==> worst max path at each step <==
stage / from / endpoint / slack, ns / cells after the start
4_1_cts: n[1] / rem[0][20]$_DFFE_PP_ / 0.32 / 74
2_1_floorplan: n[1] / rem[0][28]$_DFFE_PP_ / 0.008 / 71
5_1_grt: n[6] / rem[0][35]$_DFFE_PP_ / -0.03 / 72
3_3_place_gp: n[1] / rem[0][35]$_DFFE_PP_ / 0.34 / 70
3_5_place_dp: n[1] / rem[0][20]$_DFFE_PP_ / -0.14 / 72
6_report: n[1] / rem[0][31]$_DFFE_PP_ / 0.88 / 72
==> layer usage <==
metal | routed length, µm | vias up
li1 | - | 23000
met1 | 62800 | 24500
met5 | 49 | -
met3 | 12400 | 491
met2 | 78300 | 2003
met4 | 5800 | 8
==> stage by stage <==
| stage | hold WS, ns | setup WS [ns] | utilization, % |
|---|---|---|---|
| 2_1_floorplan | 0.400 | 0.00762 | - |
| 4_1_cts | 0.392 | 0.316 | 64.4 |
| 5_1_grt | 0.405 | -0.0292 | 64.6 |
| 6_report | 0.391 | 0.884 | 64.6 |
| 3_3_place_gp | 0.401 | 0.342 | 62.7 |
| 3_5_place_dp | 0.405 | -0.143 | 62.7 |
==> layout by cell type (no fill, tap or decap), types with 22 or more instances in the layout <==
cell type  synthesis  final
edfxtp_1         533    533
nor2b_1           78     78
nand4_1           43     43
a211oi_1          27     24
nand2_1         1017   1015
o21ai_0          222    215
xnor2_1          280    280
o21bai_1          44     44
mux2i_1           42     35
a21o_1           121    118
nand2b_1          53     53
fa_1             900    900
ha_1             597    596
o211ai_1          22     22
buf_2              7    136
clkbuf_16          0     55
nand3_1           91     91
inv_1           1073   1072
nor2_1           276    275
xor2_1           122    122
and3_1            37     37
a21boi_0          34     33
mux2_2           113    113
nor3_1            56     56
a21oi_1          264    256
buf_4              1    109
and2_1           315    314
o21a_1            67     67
===== config.mk =====
export PLATFORM = sky130hd
export DESIGN_NAME = id_number_mod97_validator_core
export DESIGN_NICKNAME = d
export VERILOG_FILES = /design/src/hdl/imv_pkg.sv /design/src/hdl/id_number_mod97_validator_core.sv
export VERILOG_INCLUDE_DIRS = /design/src /design/src/hdl
export SDC_FILE = /design/constraint.sdc
export NUM_CORES = 1
export LEC_CHECK = 0
export BUFFER_PORTS_ARGS = -buffer_cell sky130_fd_sc_hd__buf_2
export CELL_PAD_IN_SITES_DETAIL_PLACEMENT = 1
export CELL_PAD_IN_SITES_GLOBAL_PLACEMENT = 1
export CORE_MARGIN = 1.5
export CORE_UTILIZATION = 29
export DETAILED_ROUTE_END_ITERATION = 16
export HOLD_SLACK_MARGIN = 0.06
export MAX_ROUTING_LAYER = met4
export PLACE_DENSITY_LB_ADDON = 0.08
export SYNTH_ARGS = -nofsm -noshare
export SYNTH_HDL_FRONTEND = slang
export SYNTH_SLANG_ARGS = --single-unit

===== constraint.sdc =====
create_clock -name clk -period 8.3 [get_ports clk]
set_input_delay 1.245 -clock clk [delete_from_list [all_inputs] [get_ports clk]]
set_output_delay 1.245 -clock clk [all_outputs]
set_load 0.01 [all_outputs]

===== src/hdl/id_number_mod97_validator_core_defines.svh =====
// Assertion macros for the ID number mod-97 validator.
`ifndef ID_NUMBER_MOD97_VALIDATOR_CORE_DEFINES_SVH
`define ID_NUMBER_MOD97_VALIDATOR_CORE_DEFINES_SVH

// Same-cycle implication, sampled on clk, off during reset.
`define IMV_ASSERT_IMP(lbl, ante, cons) \
  lbl: assert property (@(posedge clk) disable iff (rst) (ante) |-> (cons)) \
    else $error("imv assertion failed");

// Next-cycle implication, sampled on clk, off during reset.
`define IMV_ASSERT_NXT(lbl, ante, cons) \
  lbl: assert property (@(posedge clk) disable iff (rst) (ante) |=> (cons)) \
    else $error("imv assertion failed");

`endif


===== src/hdl/imv_pkg.sv =====
// Constants, status codes and mod-97 helper for the ID number validator.
`default_nettype none

package imv_pkg;

  localparam int unsigned CharW   = 8;
  localparam int unsigned PosW    = 5;
  localparam int unsigned RemW    = 7;
  localparam int unsigned KeyW    = 7;
  localparam int unsigned StatusW = 4;

  localparam logic [PosW-1:0] PosMax     = 5'd31;
  localparam logic [PosW-1:0] PosMinLen  = 5'd15;
  localparam logic [PosW-1:0] PosKey     = 5'd13;
  localparam logic [RemW-1:0] Modulus    = 7'd97;
  localparam logic [KeyW-1:0] KeyMax     = 7'd127;

  localparam logic [CharW-1:0] ChNul  = 8'h00;
  localparam logic [CharW-1:0] ChZero = 8'h30;
  localparam logic [CharW-1:0] ChOne  = 8'h31;
  localparam logic [CharW-1:0] ChTwo  = 8'h32;
  localparam logic [CharW-1:0] ChNine = 8'h39;

  localparam logic [StatusW-1:0] ST_OK     = 4'd0;
  localparam logic [StatusW-1:0] ST_SHORT  = 4'd1;
  localparam logic [StatusW-1:0] ST_SEX    = 4'd2;
  localparam logic [StatusW-1:0] ST_YEAR   = 4'd3;
  localparam logic [StatusW-1:0] ST_MONTH  = 4'd4;
  localparam logic [StatusW-1:0] ST_DEPT   = 4'd5;
  localparam logic [StatusW-1:0] ST_ORDER  = 4'd6;
  localparam logic [StatusW-1:0] ST_DIGIT  = 4'd7;
  localparam logic [StatusW-1:0] ST_KEY    = 4'd8;

  localparam int unsigned F_SEX   = 0;
  localparam int unsigned F_YEAR  = 1;
  localparam int unsigned F_MONTH = 2;
  localparam int unsigned F_DEPT  = 3;
  localparam int unsigned F_ORDER = 4;
  localparam int unsigned F_DIGIT = 5;
  localparam int unsigned FlagW   = 6;

  localparam logic [1:0] MT_ZERO  = 2'd0;
  localparam logic [1:0] MT_ONE   = 2'd1;
  localparam logic [1:0] MT_OTHER = 2'd2;

  // x mod 97 for x < 1024: reciprocal estimate, then one correction.
  function automatic logic [RemW-1:0] mod97(input logic [9:0] x);
    logic [19:0] prod;
    logic [3:0]  q;
    logic [10:0] qm;
    logic [10:0] r;
    prod = {10'd0, x} * 20'd675;
    q    = prod[19:16];
    qm   = {7'd0, q} * 11'd97;
    r    = {1'b0, x} - qm;
    if (r >= 11'd97) r = r - 11'd97;
    return r[RemW-1:0];
  endfunction

endpackage

`default_nettype wire


===== src/hdl/id_number_mod97_validator_core.sv =====
// A NUL passes the input register, then its verdict the result register.
// Throughput: one character per cycle; a stalled result holds back only a
// NUL waiting in the input register, and with it the characters behind it.
// Reset (rst, synchronous, active high) clears the input stage, the result
// valid and all string state: position, remainder, key value, flags.
`default_nettype none
`include "id_number_mod97_validator_core_defines.svh"

module id_number_mod97_validator_core
  import imv_pkg::*;
(
  input  wire logic               clk,
  input  wire logic               rst,
  input  wire logic               item_valid,
  output logic                    item_stall,
  input  wire logic [CharW-1:0]   character,
  output logic                    result_valid,
  input  wire logic               result_stall,
  output logic                    valid_res,
  output logic [StatusW-1:0]      status,
  output logic [KeyW-1:0]         check_key
);

  logic             in_vld;
  logic [CharW-1:0] in_char;

  logic [PosW-1:0]  position;
  logic [RemW-1:0]  remainder;
  logic [KeyW-1:0]  key_value;
  logic [1:0]       month_tens_class;
  logic [FlagW-1:0] fault_flags;

  logic [PosW-1:0]  position_next;
  logic [RemW-1:0]  remainder_next;
  logic [KeyW-1:0]  key_value_next;
  logic [1:0]       month_tens_class_next;
  logic [FlagW-1:0] fault_flags_next;

  logic             is_nul;
  logic             adv;
  logic             dig;
  logic [3:0]       dval;
  logic [10:0]      key_sum;
  logic [StatusW-1:0] st_calc;
  logic [KeyW-1:0]  exp_calc;

  assign is_nul     = (in_char == ChNul);
  assign adv        = in_vld && (!is_nul || !result_valid || !result_stall);
  assign item_stall = in_vld && !adv;

  assign dig  = (in_char >= ChZero) && (in_char <= ChNine);
  assign dval = dig ? 4'(in_char - ChZero) : 4'd0;
  assign key_sum = {4'd0, key_value} * 11'd10 + {7'd0, dval};
  assign exp_calc = Modulus - remainder;

  always_comb begin
    fault_flags_next      = fault_flags;
    month_tens_class_next = month_tens_class;
    if (position == 5'd0) begin
      if (in_char != ChOne && in_char != ChTwo) fault_flags_next[F_SEX] = 1'b1;
    end else if (position == 5'd1 || position == 5'd2) begin
      if (!dig) fault_flags_next[F_YEAR] = 1'b1;
    end else if (position == 5'd3) begin
      month_tens_class_next = (in_char == ChZero) ? MT_ZERO :
                              (in_char == ChOne)  ? MT_ONE  : MT_OTHER;
    end else if (position == 5'd4) begin
      if (!((month_tens_class == MT_ZERO && in_char >= ChOne && in_char <= ChNine) ||
            (month_tens_class == MT_ONE && in_char >= ChZero && in_char <= ChTwo)))
        fault_flags_next[F_MONTH] = 1'b1;
    end else if (position == 5'd5 || position == 5'd6) begin
      if (!dig) fault_flags_next[F_DEPT] = 1'b1;
    end else if (position >= 5'd10 && position <= PosKey) begin
      if (!dig) fault_flags_next[F_ORDER] = 1'b1;
    end else begin
      if (!dig) fault_flags_next[F_DIGIT] = 1'b1;
    end

    remainder_next = remainder;
    key_value_next = key_value;
    if (position < PosKey) begin
      remainder_next = mod97({3'd0, remainder} * 10'd10 + {6'd0, dval});
    end else begin
      key_value_next = (key_sum > {4'd0, KeyMax}) ? KeyMax : key_sum[KeyW-1:0];
    end

    position_next = (position < PosMax) ? position + 5'd1 : position;
  end

  always_comb begin
    if (position < PosMinLen)             st_calc = ST_SHORT;
    else if (fault_flags[F_SEX])          st_calc = ST_SEX;
    else if (fault_flags[F_YEAR])         st_calc = ST_YEAR;
    else if (fault_flags[F_MONTH])        st_calc = ST_MONTH;
    else if (fault_flags[F_DEPT])         st_calc = ST_DEPT;
    else if (fault_flags[F_ORDER])        st_calc = ST_ORDER;
    else if (fault_flags[F_DIGIT])        st_calc = ST_DIGIT;
    else if (key_value != exp_calc)       st_calc = ST_KEY;
    else                                  st_calc = ST_OK;
  end

  // input register
  always_ff @(posedge clk) begin
    if (rst) begin
      in_vld <= 1'b0;
    end else if (!item_stall) begin
      in_vld <= item_valid;
    end
    if (item_valid && !item_stall) in_char <= character;
  end

  // string state
  always_ff @(posedge clk) begin
    if (rst) begin
      position         <= '0;
      remainder        <= '0;
      key_value        <= '0;
      month_tens_class <= MT_ZERO;
      fault_flags      <= '0;
    end else if (adv) begin
      if (is_nul) begin
        position         <= '0;
        remainder        <= '0;
        key_value        <= '0;
        month_tens_class <= MT_ZERO;
        fault_flags      <= '0;
      end else begin
        position         <= position_next;
        remainder        <= remainder_next;
        key_value        <= key_value_next;
        month_tens_class <= month_tens_class_next;
        fault_flags      <= fault_flags_next;
      end
    end
  end

  // result register
  always_ff @(posedge clk) begin
    if (rst) begin
      result_valid <= 1'b0;
    end else if (adv && is_nul) begin
      result_valid <= 1'b1;
    end else if (!result_stall) begin
      result_valid <= 1'b0;
    end
    if (adv && is_nul) begin
      status       <= st_calc;
      valid_res    <= (st_calc == ST_OK);
      check_key    <= (st_calc == ST_SHORT) ? '0 : exp_calc;
    end
  end

  `IMV_ASSERT_IMP(a_valid_res_ok, result_valid, valid_res == (status == ST_OK))
  `IMV_ASSERT_IMP(a_short_no_key, result_valid && status == ST_SHORT, check_key == '0)
  `IMV_ASSERT_NXT(a_nul_clears, adv && is_nul, position == '0 && fault_flags == '0)
  `IMV_ASSERT_IMP(a_rem_range, 1'b1, remainder < Modulus)

endmodule

`default_nettype wire


==> out/summary.md <==
The worst setup path is launched from a flip-flop. The total number of placement rows was 50; the later-pin clock latency in the skew report was 0.30 ns. The remaining antenna violation count was 0. TritonCTS built the clock tree. Setup repair after global routing could not meet its margin everywhere. The via count of the first global-routing pass was 4940; the register bit count reported by yosys was 49. The number of max-slew violations in the final report is 0. The synthesized netlist occupies a cell area of 0.00560 mm^2.

For the H-tree depth, the log shows 2. The DRC marker count from the first detailed-route iteration was 121. The root buffer cell is clkbuf_16. For the worst setup path, the data required time is 8.54 ns. The tools report the final antenna diode count as 0. Input and output buffers added on the ports amount to 25. The primary flip-flop cell chosen by synthesis mapping is dfxtp_1. After synthesis, flip-flops and latches occupy 21.1% of the total area. The total via count after detailed routing was 4730; the proportion of netlist area held by the largest area contributor was 25.9%. The tools report the global-route usage over all layers as 16.0%.

For the count of unresolved DRC violations after routing, the log shows 0. The first global-routing pass estimated 25000 um of wire. The largest total area in the synthesized netlist belongs to ha_1.

The worst path uses 97.0% of the clock period. The synthesized design contains 20 enable-type register cells. For this design, the sink count on the clock tree is 49. Clock-pin slew was measured on the worst setup and hold paths at 0.07 ns. The most numerous cell type found on the critical path is ha_4. The signed area change from the synthesized netlist to the final layout works out to 27.8%. The final hold violation count was 0; the number of setup violations in the final report was 0. The cts-stage hold buffer count was 0; the fraction of final layout cells sized beyond drive strength 1 was 24.2%.

On the final layout, the worst hold slack is 0.493 ns. In this run the horizontal extent of the chip is 142 um. In the final routed layout, each cell accounts on average for 15.6 um. The remaining max-slew budget at the tightest pin was 25.1%; the number of CTS-inserted buffers was 5.

Using the TritonRoute via totals, the vias-per-cell ratio works out to 4.79. The tools report the overall routed net length as 15400 um. The achievable frequency was 124 MHz; the pin slew with the least headroom to its limit was 1.11 ns. At the worst endpoint, the arrival time is 8.30 ns. The critical path is of the flip-flop to flip-flop type.

Of all nets on the critical path, the largest fanout is 5. In this run the standard cell core region covers 0.0188 mm^2. For the number of antenna violations at the first check in global routing, the log shows 0. The maximum number of pins on one net before global-route repair was 19; the clock period minus worst slack was 8.05 ns. After synthesis, the share of flip-flops with an asynchronous set or reset is 0%. The synthesized instance count was 632.

The library cells used most frequently in the layout, excluding fill and tap cells, are ha_1, inv_1, buf_4, nand2_1, nor2_1. By area the synthesized netlist is led by ha_1, edfxtp_1, dfxtp_1. During I/O placement, the number of pins put on the boundary was 26. The worst setup path is captured at a flip-flop. The library cell used most frequently in the layout, excluding fill and tap cells, is ha_1. The total overflow left after global routing is 0.

The post-route clock skew was 0.0101 ns. The number of detailed-routing iterations run before antenna repair was 4; the stage delay of the slowest cell on the critical path was 0.55 ns. The logs give 29.7% for the effective utilization at floorplan and 0 for the number of maximum-capacitance constraint violations. The chip height was 142 um; the last weighted congestion value of the routability-driven placer was 0.822. The flow ran to the end, and the final reports show no timing, DRC or antenna violations. In the final design database the tool counted 872 nets. The floorplan step defined a die boundary enclosing 0.0201 mm^2. Mean area per synthesized cell: 8.86 um^2. The total number of yosys warnings is 0. The critical path's slowest cell is fa_1. The net count after synthesis came out at 778. In this run the worst hold path is classified as flip-flop to flip-flop. The detailed placer's ending HPWL is 13000 um. No sink is reached through more buffers than the 2 on the longest clock path. In this run, distinct cell masters in the synthesized netlist total 65.
-- routing by layer --
layer | track usage, % | part of all wire, % | vias up | wire (um)
met2 | 30.1 | 54 | 31 | 8330
met5 | - | 0 | - | 0
met1 | 18.8 | 44 | 2287 | 6790
met4 | 2.93 | 0.84 | 0 | 129
met3 | 0.976 | 1.0 | 8 | 160
li1 | - | - | 2404 | -
-- registers in the layout, indices dropped and copies added, names as in the netlist --
name              cells
in_char               8
check_key             7
key_value             7
remainder             7
fault_flags           6
position              5
status                4
month_tens_class      2
in_vld                1
result_valid          1
valid_res             1
-- synth_stat cells (all sizes together), types with 2 or more instances --
master	number
ha	116
a21oi	43
o41ai	2
nor2	43
a211oi	4
and3	3
nand3b	2
and4	2
nand4	12
nand2b	9
xor2	28
fa	18
o31a	2
nor4	8
clkbuf	9
a21bo	2
inv	85
o21a	4
o22ai	2
o211ai	9
mux2i	3
o211a	3
o21ai	23
nor3	17
and2	3
o221ai	2
edfxtp	20
nand3	18
or3	3
nor2b	7
nand2	42
xnor2	25
a21o	10
o21bai	2
a41oi	3
dfxtp	29
-- per-stage QoR --
step	setup TNS (ns)	cells	instance area, um^2	utilization, %	worst slack, ns
global placement	0	965	6450	34.3	0.0336
floorplan	0	632	5610	-	0.0374
finish	0	987	7150	38.0	0.247
CTS	0	977	6710	35.6	0.0114
detailed placement	-0.711	965	6450	34.3	-0.139
global route	-0.796	987	7150	38.0	-0.148
-- path summary, 6_finish.rpt --
kind | cells past startpoint | start | slack [ns] | endpoint
max | 38 | in_char[7] | 0.25 | remainder[5]
min | 2 | fault_flags[1] | 0.49 | fault_flags[1]
max reg2reg | 38 | in_char[7] | 0.25 | remainder[5]
min reg2reg | 2 | fault_flags[1] | 0.49 | fault_flags[1]
-- cell families after synthesis --
kind of cell	Yosys count	share of synthesized area (%)
AOI/OAI and AO/OA	122	14.3
xor gates and xnor gates	53	8.96
and+or+nand+nor	175	16.0
adders and majority gates	134	32.4
buffers and inverters	95	6.46
DFF	49	21.1
muxes	4	0.738
-- layout make-up --
class	instances	area, um^2
repair buffers	96	669
fillers	2181	11700
inverters	86	328
well taps	260	325
multi-input cells	488	4480
flip-flops and latches	49	1180
clock inverters	1	30.0
clock buffers	7	143
-- what timing repair did --
action | in CTS | in global routing
buffers inserted | 4 | 10
gates resized for setup | 11 | 62
pin swaps | 6 | 41
setup endpoints to repair | 7 | 7
-- worst max-delay path, delay by kind of cell, from the launching register on --
family	cells	cell delay, ns
AOI/OAI and AO/OA	6	1.01
xor gates and xnor gates	3	0.58
adders and majority gates	11	3.22
buffers and inverters	6	0.45
DFF	1	0.39
and+or+nand+nor	12	2.32
Power is left out: the tool's default activity adds up to more than one toggle a clock period on the data nets, which glitch-free logic cannot reach.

## PROBLEM REQUIREMENTS
Repeat the material exactly. Begin with its first line and end with the line that has "utilization, % |".

## SOLUTION TO THIS PROBLEM
==> worst max path at each step <==
stage / from / endpoint / slack, ns / cells after the start
4_1_cts: n[1] / rem[0][20]$_DFFE_PP_ / 0.32 / 74
2_1_floorplan: n[1] / rem[0][28]$_DFFE_PP_ / 0.008 / 71
5_1_grt: n[6] / rem[0][35]$_DFFE_PP_ / -0.03 / 72
3_3_place_gp: n[1] / rem[0][35]$_DFFE_PP_ / 0.34 / 70
3_5_place_dp: n[1] / rem[0][20]$_DFFE_PP_ / -0.14 / 72
6_report: n[1] / rem[0][31]$_DFFE_PP_ / 0.88 / 72
==> layer usage <==
metal | routed length, µm | vias up
li1 | - | 23000
met1 | 62800 | 24500
met5 | 49 | -
met3 | 12400 | 491
met2 | 78300 | 2003
met4 | 5800 | 8
==> stage by stage <==
| stage | hold WS, ns | setup WS [ns] | utilization, % |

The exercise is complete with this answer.